(Collected data entries)
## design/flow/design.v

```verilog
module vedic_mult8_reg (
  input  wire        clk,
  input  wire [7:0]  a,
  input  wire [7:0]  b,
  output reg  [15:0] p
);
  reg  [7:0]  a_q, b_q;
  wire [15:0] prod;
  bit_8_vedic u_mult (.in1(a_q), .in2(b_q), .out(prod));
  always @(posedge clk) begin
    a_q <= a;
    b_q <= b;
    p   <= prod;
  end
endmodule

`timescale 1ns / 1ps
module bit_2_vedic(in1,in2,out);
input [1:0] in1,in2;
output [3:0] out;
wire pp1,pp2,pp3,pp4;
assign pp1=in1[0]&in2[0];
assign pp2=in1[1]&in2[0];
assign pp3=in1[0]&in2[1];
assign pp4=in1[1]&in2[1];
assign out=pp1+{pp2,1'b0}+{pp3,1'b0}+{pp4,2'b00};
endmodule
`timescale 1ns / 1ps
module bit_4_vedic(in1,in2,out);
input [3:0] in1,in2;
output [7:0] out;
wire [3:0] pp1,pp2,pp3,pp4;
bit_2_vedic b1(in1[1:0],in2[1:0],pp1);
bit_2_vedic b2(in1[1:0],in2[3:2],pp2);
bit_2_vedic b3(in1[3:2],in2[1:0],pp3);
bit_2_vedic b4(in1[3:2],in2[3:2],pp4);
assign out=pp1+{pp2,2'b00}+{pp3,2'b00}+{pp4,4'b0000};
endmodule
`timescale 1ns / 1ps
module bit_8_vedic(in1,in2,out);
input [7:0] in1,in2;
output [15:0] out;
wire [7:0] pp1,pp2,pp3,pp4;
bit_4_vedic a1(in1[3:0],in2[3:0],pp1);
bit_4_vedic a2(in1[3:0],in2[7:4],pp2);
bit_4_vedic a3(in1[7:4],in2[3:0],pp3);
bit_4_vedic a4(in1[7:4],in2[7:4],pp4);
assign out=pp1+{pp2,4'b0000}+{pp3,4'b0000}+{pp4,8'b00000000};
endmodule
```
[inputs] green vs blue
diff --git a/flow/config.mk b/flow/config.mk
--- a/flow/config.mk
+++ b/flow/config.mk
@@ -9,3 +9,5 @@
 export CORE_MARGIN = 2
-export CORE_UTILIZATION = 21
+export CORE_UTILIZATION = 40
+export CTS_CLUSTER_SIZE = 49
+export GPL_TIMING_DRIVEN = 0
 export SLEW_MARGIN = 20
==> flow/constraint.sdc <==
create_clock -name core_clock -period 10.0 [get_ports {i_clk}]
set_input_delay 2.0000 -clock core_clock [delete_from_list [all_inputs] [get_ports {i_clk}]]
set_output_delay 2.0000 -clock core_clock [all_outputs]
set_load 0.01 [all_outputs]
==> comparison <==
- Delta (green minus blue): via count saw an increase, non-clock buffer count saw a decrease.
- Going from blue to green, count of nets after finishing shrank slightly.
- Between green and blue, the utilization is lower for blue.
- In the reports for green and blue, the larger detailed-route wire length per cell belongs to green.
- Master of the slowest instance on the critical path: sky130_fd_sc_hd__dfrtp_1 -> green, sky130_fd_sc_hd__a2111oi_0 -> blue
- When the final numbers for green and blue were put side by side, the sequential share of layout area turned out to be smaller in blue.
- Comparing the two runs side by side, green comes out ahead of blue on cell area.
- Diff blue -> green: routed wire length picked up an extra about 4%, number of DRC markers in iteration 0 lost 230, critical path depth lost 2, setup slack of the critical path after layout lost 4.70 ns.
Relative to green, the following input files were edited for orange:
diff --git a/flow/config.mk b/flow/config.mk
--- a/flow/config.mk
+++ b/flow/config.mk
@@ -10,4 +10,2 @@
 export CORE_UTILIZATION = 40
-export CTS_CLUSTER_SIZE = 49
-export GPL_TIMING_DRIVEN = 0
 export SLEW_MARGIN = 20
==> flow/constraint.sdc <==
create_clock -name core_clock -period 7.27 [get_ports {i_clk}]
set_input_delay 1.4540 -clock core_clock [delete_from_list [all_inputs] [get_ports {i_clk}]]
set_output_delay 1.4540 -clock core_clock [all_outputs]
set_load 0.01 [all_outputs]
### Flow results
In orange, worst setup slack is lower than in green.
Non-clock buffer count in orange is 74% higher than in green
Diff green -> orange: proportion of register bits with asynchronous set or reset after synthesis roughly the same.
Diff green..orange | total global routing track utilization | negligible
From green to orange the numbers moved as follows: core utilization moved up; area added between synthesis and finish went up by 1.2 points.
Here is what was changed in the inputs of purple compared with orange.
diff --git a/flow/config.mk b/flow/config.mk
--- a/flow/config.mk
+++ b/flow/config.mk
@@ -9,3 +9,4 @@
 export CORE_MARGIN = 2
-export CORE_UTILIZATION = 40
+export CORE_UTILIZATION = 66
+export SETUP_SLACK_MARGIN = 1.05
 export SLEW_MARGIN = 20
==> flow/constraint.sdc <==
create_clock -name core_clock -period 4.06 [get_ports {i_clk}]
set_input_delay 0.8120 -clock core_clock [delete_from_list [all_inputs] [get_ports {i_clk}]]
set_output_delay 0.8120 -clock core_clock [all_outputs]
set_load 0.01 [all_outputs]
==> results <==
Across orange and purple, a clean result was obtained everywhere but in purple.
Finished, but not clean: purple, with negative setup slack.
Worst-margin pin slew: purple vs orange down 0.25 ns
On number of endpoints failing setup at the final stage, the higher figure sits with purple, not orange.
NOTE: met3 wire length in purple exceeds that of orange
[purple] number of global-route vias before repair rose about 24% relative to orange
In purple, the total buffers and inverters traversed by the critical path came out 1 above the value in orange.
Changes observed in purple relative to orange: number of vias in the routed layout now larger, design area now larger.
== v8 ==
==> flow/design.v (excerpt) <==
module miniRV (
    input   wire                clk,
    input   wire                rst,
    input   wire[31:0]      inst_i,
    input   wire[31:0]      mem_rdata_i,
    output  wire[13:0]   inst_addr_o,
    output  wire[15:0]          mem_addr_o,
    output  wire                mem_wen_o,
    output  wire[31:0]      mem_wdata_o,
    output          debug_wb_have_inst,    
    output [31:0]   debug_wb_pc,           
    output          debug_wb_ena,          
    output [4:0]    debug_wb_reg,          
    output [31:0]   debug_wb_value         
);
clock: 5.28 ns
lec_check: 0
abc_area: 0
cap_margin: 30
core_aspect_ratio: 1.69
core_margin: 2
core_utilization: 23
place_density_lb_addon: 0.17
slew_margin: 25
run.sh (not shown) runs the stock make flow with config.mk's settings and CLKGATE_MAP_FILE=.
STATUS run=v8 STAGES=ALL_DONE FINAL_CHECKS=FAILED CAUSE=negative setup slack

...

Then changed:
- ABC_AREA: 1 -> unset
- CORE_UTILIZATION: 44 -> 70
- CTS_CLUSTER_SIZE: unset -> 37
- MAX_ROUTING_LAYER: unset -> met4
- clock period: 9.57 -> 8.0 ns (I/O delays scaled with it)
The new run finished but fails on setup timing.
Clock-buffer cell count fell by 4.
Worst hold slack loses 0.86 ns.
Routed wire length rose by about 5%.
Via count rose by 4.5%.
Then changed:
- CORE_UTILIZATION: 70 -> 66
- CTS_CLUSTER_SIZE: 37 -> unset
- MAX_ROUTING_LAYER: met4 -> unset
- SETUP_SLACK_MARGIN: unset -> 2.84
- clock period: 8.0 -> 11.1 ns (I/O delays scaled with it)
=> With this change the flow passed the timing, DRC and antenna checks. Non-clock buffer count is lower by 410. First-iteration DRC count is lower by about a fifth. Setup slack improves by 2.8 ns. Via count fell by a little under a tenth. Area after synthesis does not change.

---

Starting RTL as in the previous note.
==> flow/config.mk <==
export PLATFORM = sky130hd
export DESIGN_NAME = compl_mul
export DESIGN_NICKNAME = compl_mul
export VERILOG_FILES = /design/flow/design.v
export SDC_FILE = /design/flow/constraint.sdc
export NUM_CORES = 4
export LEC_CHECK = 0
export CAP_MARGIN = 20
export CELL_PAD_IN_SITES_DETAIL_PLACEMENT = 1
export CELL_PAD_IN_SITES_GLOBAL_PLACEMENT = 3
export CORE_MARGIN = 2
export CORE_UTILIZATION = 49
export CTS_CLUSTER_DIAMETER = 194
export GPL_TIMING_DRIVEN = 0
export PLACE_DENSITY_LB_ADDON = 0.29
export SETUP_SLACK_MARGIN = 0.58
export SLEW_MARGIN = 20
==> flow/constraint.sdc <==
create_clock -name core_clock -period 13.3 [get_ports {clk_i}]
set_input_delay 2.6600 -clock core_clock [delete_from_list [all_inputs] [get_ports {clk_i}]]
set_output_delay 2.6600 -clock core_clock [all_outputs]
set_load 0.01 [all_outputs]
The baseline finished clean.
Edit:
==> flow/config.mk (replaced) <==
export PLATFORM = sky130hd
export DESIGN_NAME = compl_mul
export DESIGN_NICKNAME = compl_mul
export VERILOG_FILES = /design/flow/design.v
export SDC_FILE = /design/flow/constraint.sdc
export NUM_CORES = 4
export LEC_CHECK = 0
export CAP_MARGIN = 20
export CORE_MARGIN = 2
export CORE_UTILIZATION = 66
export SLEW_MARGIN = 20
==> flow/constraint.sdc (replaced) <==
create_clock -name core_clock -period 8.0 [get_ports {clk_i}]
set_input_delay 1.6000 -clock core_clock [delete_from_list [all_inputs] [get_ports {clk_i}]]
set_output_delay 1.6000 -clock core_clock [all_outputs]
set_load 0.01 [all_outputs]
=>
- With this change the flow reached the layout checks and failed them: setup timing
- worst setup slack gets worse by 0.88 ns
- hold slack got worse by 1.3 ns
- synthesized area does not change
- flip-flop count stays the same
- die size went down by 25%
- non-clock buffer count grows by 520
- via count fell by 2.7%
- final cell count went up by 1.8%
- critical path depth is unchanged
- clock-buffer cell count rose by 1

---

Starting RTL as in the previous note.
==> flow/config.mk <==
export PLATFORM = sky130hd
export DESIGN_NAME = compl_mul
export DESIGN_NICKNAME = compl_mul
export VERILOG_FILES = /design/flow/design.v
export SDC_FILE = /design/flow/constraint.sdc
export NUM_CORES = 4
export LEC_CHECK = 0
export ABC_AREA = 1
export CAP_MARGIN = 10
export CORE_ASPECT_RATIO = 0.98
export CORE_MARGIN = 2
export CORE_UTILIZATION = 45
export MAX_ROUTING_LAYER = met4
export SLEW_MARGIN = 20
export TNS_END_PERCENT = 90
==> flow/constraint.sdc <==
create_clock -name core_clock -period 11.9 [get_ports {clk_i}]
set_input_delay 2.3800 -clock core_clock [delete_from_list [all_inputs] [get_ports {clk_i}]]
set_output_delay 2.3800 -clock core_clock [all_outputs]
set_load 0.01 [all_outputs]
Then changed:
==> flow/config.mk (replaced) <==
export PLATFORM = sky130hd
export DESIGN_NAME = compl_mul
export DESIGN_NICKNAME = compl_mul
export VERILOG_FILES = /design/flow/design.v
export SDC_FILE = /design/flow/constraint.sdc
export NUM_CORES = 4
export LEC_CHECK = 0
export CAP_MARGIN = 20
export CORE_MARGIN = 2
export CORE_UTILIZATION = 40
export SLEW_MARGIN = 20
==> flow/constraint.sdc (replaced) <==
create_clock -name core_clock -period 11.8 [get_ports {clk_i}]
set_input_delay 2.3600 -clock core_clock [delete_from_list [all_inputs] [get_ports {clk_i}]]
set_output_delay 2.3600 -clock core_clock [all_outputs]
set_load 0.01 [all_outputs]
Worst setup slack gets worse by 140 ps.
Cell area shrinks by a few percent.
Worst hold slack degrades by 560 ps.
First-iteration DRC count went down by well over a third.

...

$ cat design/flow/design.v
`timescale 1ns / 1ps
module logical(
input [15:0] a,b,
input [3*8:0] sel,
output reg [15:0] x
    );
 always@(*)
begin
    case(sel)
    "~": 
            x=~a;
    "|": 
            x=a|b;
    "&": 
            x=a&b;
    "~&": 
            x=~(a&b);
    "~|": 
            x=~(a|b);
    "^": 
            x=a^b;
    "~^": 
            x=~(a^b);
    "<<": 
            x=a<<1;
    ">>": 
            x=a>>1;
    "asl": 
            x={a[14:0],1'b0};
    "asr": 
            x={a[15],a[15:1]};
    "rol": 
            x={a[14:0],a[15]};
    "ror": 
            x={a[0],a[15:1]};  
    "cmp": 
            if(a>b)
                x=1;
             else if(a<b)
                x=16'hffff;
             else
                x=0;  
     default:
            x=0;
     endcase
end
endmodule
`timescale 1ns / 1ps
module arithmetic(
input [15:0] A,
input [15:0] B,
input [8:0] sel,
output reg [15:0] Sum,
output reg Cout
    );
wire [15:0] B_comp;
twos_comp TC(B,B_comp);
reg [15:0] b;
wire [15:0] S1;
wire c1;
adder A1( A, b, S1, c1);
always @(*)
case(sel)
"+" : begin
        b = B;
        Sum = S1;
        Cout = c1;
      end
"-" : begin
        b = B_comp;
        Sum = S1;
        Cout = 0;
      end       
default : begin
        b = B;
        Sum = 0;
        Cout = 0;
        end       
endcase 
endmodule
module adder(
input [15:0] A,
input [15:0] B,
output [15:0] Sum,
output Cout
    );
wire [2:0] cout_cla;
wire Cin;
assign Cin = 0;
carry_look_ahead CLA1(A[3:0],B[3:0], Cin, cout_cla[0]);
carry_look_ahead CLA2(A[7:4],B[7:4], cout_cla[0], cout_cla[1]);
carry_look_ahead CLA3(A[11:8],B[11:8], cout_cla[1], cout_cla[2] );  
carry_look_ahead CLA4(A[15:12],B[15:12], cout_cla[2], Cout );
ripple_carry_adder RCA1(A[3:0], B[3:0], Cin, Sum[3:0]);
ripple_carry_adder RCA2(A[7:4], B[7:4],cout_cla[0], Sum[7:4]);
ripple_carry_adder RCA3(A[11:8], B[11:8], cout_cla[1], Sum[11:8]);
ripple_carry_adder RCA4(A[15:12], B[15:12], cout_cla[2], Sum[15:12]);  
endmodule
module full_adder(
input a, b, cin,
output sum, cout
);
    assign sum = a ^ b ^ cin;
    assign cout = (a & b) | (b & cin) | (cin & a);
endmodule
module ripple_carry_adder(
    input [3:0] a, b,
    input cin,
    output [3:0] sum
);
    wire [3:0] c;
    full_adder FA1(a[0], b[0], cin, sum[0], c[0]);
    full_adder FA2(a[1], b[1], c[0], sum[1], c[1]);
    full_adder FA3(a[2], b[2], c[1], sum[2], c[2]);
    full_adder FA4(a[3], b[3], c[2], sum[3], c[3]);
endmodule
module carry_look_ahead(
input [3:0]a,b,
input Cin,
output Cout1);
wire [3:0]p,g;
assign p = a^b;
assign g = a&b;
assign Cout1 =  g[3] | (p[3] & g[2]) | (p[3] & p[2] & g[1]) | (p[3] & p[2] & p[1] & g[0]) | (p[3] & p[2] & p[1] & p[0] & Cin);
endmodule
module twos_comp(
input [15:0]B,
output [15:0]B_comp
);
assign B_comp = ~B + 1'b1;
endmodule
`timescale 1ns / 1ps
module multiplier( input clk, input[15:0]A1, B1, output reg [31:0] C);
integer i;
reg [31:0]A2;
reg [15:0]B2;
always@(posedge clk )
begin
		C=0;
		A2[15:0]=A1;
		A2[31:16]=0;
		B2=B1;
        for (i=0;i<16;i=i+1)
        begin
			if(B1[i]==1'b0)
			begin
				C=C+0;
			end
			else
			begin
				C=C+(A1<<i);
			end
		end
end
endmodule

## The task:
Write out exactly the lines above between the line with "[purple] number of" and the line with "In purple, the", inclusive, and nothing beyond them.

## Exercise answer:
[purple] number of global-route vias before repair rose about 24% relative to orange
In purple, the total buffers and inverters traversed by the critical path came out 1 above the value in orange.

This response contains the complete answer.